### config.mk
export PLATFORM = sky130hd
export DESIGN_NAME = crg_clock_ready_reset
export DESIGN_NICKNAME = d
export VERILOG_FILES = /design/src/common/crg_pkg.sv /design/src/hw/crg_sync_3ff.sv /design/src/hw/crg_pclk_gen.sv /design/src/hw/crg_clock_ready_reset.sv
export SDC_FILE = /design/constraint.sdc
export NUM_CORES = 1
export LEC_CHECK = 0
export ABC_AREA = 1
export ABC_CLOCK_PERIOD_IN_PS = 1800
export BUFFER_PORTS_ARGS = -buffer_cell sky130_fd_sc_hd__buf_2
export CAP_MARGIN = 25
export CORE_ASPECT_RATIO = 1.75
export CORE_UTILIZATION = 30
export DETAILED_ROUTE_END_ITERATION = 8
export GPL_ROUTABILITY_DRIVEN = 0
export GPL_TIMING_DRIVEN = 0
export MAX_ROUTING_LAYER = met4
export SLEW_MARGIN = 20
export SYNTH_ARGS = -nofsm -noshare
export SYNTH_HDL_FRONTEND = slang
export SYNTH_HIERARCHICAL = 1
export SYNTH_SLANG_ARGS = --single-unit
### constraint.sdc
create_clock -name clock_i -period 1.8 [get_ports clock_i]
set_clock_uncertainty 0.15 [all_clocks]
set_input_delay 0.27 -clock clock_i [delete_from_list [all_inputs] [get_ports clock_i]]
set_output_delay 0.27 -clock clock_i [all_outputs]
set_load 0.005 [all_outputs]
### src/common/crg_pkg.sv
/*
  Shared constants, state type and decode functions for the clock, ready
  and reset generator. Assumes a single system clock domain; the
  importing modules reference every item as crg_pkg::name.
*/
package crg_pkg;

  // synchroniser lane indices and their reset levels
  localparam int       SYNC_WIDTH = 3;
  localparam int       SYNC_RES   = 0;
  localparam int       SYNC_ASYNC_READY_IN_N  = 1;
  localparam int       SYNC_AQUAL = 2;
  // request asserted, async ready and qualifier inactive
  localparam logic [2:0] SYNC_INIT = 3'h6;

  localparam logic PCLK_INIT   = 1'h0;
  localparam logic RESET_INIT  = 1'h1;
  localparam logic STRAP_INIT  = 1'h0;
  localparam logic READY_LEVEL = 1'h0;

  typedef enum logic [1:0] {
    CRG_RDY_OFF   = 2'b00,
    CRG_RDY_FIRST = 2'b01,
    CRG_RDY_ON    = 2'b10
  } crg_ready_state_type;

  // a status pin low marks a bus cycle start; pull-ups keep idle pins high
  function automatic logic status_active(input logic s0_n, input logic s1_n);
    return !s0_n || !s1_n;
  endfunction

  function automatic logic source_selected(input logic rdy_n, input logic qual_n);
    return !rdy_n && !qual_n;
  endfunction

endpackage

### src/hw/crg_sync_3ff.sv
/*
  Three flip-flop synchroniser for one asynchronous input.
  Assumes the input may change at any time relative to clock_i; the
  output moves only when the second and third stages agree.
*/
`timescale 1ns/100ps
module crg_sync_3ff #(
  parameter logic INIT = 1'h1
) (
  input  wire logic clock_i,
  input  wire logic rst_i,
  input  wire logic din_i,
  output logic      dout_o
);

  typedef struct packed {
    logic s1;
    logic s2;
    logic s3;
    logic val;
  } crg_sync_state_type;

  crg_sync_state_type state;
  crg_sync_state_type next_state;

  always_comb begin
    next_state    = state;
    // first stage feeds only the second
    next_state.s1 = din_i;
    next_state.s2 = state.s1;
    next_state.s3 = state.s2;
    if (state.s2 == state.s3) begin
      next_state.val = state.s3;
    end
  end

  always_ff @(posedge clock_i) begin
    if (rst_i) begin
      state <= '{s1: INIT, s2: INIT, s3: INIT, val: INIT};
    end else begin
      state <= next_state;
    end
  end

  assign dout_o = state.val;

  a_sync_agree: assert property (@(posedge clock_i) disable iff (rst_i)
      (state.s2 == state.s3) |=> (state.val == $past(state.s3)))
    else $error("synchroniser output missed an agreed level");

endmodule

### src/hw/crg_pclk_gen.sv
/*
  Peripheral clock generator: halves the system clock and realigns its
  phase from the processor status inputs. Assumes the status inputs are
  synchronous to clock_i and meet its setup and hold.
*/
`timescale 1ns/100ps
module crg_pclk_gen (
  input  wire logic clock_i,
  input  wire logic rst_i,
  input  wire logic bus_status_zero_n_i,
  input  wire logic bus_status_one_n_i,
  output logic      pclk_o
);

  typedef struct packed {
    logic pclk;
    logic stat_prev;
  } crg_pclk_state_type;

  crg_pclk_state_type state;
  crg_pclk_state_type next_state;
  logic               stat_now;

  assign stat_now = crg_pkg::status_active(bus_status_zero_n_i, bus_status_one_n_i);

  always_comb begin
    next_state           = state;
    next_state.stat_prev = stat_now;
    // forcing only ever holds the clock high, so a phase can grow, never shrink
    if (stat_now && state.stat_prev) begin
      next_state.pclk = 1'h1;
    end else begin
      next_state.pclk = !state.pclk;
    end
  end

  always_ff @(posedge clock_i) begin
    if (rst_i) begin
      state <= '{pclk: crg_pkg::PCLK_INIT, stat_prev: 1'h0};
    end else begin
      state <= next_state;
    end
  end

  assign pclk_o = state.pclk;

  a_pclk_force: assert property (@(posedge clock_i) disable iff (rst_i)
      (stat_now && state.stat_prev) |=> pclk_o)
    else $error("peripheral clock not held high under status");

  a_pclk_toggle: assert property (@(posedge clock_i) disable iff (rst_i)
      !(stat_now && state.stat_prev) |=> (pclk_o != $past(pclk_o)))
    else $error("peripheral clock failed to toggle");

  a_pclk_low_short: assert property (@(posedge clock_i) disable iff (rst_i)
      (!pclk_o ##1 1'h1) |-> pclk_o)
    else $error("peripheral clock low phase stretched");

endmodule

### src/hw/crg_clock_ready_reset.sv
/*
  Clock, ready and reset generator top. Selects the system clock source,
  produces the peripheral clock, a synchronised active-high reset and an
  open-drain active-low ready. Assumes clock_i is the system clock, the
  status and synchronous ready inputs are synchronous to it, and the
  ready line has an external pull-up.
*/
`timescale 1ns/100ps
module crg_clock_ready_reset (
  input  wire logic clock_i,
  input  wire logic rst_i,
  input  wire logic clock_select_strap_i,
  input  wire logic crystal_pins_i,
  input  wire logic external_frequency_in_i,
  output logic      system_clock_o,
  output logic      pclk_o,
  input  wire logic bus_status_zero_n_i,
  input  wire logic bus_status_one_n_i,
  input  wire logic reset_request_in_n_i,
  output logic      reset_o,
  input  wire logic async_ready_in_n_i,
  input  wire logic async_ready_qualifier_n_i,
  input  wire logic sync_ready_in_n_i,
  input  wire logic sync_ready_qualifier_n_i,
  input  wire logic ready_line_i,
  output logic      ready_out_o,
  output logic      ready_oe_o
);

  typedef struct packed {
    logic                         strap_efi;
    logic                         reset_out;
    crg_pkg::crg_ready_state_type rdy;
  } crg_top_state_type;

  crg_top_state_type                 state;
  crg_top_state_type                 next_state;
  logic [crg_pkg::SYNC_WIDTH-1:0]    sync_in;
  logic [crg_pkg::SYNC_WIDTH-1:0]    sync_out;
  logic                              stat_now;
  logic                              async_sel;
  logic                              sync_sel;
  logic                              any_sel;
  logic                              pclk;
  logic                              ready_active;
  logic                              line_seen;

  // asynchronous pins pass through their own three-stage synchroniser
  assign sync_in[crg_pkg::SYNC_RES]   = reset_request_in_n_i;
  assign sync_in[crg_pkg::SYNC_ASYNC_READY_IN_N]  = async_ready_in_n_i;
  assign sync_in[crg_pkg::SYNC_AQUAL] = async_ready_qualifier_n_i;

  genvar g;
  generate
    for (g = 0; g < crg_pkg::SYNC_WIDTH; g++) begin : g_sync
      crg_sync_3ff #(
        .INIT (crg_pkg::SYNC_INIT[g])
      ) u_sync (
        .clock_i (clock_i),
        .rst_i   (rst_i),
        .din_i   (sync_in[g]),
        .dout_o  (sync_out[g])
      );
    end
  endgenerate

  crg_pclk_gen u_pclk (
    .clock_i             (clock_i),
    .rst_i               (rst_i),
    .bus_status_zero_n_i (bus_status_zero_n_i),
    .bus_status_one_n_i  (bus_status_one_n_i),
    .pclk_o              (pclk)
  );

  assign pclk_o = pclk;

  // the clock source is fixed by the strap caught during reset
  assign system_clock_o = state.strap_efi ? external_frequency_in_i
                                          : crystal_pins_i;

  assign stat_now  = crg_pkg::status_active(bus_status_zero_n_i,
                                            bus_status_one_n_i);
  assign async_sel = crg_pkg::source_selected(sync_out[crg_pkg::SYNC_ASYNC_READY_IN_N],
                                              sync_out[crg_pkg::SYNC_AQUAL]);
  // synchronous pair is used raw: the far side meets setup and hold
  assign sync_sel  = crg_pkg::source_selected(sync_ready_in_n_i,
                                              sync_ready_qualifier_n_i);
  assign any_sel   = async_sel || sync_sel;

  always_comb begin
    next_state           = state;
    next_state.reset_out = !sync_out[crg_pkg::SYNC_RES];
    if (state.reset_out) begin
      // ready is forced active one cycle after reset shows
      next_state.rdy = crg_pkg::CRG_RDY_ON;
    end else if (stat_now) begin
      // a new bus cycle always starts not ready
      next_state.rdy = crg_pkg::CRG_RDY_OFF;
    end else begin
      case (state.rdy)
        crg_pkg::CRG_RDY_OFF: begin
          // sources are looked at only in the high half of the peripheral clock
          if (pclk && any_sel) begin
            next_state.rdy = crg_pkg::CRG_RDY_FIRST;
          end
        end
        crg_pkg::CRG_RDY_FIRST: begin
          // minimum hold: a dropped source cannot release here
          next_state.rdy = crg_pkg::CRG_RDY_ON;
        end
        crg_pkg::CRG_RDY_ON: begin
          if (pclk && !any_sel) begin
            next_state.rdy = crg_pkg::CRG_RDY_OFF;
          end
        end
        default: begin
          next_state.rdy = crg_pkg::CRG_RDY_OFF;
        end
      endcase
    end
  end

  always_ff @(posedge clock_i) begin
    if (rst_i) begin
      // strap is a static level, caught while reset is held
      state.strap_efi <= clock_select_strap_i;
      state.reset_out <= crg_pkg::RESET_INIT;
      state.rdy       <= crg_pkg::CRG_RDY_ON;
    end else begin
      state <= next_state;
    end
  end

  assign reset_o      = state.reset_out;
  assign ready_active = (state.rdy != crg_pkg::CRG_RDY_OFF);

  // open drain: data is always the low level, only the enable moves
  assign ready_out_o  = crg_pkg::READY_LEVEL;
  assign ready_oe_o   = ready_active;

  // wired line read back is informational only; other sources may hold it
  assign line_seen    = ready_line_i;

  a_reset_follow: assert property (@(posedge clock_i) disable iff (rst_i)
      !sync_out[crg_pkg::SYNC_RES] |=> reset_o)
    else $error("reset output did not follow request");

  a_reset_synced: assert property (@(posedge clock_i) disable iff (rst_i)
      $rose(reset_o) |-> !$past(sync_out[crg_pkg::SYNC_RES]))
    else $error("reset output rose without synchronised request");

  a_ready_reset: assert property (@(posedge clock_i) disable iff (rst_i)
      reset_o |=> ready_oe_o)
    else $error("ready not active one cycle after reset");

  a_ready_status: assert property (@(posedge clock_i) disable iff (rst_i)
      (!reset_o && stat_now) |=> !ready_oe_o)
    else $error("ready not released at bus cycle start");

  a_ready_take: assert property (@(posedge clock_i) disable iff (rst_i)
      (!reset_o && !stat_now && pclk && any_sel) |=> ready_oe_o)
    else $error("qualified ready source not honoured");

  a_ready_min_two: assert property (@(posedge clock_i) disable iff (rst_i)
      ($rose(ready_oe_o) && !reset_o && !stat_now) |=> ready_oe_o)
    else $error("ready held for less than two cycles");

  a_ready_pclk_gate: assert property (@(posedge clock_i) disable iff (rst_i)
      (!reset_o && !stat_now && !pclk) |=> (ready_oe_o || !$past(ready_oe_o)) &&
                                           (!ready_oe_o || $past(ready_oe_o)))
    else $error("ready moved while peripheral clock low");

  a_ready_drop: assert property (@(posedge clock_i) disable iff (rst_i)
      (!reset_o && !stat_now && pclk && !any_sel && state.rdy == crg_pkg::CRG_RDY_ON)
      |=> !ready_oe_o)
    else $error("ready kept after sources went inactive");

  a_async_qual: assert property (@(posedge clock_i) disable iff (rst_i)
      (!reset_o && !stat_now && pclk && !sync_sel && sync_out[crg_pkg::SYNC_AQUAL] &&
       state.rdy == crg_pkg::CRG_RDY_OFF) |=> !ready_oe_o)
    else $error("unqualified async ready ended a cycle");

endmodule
-=-=-
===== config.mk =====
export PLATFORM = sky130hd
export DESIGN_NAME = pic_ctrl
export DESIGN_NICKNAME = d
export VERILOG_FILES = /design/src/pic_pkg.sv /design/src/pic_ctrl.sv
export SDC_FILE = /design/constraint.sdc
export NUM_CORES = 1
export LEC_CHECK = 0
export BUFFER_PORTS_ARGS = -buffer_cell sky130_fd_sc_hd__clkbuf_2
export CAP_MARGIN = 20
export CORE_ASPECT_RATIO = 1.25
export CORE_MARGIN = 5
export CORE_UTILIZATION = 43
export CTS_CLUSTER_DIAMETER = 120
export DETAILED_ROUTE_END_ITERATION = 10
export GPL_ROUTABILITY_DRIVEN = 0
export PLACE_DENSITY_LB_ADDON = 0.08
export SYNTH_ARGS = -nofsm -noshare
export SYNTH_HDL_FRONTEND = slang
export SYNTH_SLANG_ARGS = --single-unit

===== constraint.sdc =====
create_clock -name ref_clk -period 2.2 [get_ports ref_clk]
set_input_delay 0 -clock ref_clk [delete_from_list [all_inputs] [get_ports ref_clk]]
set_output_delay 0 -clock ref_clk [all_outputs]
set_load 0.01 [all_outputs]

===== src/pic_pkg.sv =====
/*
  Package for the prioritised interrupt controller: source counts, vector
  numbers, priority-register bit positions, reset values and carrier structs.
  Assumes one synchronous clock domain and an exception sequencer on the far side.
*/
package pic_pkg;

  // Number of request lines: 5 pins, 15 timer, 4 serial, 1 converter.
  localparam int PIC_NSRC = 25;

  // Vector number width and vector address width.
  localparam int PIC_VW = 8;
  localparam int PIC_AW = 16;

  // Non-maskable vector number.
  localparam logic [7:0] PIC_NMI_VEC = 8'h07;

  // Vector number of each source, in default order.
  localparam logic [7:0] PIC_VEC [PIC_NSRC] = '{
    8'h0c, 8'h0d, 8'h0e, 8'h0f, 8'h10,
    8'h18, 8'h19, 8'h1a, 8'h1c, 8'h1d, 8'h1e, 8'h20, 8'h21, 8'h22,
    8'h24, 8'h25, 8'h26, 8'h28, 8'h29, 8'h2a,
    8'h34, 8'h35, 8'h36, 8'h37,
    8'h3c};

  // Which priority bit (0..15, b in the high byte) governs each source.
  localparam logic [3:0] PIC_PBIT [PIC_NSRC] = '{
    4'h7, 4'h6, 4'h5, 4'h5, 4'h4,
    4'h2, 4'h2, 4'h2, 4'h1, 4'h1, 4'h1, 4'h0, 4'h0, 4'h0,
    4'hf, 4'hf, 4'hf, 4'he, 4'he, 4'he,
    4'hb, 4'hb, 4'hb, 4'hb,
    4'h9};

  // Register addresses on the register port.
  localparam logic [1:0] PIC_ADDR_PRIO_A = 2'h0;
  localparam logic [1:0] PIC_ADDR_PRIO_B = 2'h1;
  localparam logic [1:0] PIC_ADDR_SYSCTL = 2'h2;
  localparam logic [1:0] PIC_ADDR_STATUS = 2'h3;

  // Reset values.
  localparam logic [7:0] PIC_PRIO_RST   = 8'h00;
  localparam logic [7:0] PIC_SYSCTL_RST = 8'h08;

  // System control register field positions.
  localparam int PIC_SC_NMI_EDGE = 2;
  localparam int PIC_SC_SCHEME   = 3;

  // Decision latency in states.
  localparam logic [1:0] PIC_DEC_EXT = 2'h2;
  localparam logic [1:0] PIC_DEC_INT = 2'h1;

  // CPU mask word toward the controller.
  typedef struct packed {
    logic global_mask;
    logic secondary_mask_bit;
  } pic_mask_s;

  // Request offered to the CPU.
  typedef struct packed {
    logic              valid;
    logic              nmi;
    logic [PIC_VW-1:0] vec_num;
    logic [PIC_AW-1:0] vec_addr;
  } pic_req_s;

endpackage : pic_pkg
-=-=-
» WHAT THIS TASK INVOLVES
Your task is to copy each line of the listing that holds the word "common".

» TASK SOLUTION
export VERILOG_FILES = /design/src/common/crg_pkg.sv /design/src/hw/crg_sync_3ff.sv /design/src/hw/crg_pclk_gen.sv /design/src/hw/crg_clock_ready_reset.sv
### src/common/crg_pkg.sv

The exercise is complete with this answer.